======== Source material ========
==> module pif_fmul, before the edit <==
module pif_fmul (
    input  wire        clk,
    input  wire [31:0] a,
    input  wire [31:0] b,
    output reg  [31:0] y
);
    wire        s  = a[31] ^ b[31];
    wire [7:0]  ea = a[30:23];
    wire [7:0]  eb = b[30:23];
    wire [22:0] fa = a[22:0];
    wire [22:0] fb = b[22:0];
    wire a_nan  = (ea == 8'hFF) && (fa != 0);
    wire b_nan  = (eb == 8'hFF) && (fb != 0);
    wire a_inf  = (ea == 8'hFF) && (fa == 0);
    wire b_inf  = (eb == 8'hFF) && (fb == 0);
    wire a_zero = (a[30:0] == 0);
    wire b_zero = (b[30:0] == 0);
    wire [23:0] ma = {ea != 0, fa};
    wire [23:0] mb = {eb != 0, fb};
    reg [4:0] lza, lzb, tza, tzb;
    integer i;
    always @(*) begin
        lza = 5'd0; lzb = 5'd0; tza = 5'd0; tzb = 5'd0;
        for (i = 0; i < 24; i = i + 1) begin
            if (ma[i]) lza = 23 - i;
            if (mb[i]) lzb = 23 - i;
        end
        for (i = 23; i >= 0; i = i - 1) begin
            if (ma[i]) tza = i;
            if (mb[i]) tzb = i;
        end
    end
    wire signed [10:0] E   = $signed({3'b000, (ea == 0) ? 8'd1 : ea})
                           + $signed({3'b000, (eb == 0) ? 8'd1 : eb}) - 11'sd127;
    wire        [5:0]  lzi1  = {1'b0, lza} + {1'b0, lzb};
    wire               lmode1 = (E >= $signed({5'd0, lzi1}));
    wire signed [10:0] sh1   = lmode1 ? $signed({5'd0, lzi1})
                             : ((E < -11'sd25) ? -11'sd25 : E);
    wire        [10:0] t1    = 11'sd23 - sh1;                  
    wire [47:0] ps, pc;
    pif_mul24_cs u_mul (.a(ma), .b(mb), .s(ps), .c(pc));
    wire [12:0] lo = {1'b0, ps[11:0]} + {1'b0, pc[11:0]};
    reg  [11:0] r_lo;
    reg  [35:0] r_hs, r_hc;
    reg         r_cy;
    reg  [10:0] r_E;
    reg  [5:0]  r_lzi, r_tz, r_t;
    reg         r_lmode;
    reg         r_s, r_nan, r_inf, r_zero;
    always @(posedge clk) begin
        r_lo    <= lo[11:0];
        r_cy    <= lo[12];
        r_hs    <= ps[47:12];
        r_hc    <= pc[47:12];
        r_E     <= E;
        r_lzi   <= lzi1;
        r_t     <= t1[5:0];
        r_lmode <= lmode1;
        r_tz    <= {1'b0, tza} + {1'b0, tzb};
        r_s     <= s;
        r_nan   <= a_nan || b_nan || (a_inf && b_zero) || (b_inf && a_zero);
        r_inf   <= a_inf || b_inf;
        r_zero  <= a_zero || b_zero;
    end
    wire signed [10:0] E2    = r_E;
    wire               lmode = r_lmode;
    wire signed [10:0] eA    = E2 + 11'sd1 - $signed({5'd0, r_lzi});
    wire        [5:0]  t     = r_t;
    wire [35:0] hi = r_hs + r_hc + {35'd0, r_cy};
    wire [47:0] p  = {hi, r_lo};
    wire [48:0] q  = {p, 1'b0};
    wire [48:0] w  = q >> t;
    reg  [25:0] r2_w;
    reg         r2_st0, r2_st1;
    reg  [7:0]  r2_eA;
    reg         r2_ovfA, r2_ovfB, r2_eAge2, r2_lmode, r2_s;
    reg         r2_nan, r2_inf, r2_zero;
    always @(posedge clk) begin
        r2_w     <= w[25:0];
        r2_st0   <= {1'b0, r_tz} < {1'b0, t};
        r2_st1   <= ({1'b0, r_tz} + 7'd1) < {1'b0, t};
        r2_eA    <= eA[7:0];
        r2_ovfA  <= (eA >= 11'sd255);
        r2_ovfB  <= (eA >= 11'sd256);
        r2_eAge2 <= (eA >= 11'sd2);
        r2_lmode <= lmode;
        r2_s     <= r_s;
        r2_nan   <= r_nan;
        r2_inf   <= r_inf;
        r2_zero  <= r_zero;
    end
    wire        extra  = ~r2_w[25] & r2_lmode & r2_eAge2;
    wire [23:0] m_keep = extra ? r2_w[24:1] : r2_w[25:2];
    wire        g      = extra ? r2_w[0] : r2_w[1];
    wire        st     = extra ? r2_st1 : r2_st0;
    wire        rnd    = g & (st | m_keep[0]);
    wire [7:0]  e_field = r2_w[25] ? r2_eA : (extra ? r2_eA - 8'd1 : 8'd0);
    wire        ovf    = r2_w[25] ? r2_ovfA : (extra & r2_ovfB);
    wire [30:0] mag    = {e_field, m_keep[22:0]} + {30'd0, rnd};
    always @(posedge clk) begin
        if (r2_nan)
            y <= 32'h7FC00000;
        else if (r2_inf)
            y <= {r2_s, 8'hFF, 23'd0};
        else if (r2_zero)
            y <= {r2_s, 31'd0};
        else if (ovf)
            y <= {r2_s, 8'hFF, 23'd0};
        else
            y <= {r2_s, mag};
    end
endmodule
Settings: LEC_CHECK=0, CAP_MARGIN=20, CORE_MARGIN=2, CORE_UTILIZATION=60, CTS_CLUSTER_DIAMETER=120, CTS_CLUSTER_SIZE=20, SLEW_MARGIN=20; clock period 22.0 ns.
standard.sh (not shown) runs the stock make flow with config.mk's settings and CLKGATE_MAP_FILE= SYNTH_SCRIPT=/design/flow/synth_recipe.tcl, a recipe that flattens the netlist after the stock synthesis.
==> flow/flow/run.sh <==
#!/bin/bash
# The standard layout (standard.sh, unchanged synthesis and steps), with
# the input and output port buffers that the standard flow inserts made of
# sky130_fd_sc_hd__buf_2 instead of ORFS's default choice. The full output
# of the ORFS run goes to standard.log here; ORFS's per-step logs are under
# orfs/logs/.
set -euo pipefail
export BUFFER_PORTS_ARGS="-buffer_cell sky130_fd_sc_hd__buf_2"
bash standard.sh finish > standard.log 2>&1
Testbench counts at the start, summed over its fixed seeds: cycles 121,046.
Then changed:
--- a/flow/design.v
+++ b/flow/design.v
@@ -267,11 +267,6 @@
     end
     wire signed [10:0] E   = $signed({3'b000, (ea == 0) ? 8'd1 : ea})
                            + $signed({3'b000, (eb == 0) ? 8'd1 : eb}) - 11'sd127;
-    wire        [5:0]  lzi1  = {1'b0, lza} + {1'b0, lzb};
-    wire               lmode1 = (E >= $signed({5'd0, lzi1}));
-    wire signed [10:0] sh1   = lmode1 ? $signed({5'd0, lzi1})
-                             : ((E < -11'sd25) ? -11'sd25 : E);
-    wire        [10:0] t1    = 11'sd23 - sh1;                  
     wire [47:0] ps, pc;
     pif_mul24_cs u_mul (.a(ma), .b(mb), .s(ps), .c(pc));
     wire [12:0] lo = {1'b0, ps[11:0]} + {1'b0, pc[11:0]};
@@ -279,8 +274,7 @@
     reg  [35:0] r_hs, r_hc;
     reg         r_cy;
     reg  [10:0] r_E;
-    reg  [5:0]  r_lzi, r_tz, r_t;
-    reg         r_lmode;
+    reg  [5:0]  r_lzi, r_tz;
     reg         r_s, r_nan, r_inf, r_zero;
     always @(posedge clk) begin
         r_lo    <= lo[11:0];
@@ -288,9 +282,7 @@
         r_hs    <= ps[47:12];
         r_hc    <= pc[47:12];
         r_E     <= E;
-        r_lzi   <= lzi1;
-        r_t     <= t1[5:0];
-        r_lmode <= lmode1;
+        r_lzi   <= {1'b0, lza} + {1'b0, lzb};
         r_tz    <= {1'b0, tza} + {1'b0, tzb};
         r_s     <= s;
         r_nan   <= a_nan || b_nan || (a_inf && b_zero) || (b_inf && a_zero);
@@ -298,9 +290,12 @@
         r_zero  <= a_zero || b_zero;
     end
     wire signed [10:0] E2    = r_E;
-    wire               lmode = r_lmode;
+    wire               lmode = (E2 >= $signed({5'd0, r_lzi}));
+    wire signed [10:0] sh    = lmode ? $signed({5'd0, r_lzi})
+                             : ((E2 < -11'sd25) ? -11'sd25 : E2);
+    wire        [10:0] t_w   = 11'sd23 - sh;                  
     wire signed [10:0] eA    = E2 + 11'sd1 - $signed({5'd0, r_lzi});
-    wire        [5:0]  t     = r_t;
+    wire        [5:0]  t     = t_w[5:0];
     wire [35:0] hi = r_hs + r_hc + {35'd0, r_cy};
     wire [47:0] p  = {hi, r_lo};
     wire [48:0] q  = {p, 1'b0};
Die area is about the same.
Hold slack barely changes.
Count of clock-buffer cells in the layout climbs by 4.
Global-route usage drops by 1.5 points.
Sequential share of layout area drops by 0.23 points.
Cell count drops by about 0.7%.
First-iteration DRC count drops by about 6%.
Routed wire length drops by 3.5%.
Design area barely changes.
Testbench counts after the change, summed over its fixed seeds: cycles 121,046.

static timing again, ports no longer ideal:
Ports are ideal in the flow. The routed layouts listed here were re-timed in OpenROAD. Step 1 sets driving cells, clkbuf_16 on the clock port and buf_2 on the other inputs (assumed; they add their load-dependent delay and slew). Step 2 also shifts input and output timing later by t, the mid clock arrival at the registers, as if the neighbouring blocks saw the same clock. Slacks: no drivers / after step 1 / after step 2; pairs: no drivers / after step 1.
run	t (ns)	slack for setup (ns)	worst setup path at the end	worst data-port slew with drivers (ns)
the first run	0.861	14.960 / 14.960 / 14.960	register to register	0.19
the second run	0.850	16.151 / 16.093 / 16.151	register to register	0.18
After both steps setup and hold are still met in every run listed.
========
Assignment
Output the listing above word for word, from the opening line through the line that contains "for (i = 0; i < 24; i = i + 1) begin", and leave out everything after it.

Answer to the problem
==> module pif_fmul, before the edit <==
module pif_fmul (
    input  wire        clk,
    input  wire [31:0] a,
    input  wire [31:0] b,
    output reg  [31:0] y
);
    wire        s  = a[31] ^ b[31];
    wire [7:0]  ea = a[30:23];
    wire [7:0]  eb = b[30:23];
    wire [22:0] fa = a[22:0];
    wire [22:0] fb = b[22:0];
    wire a_nan  = (ea == 8'hFF) && (fa != 0);
    wire b_nan  = (eb == 8'hFF) && (fb != 0);
    wire a_inf  = (ea == 8'hFF) && (fa == 0);
    wire b_inf  = (eb == 8'hFF) && (fb == 0);
    wire a_zero = (a[30:0] == 0);
    wire b_zero = (b[30:0] == 0);
    wire [23:0] ma = {ea != 0, fa};
    wire [23:0] mb = {eb != 0, fb};
    reg [4:0] lza, lzb, tza, tzb;
    integer i;
    always @(*) begin
        lza = 5'd0; lzb = 5'd0; tza = 5'd0; tzb = 5'd0;
        for (i = 0; i < 24; i = i + 1) begin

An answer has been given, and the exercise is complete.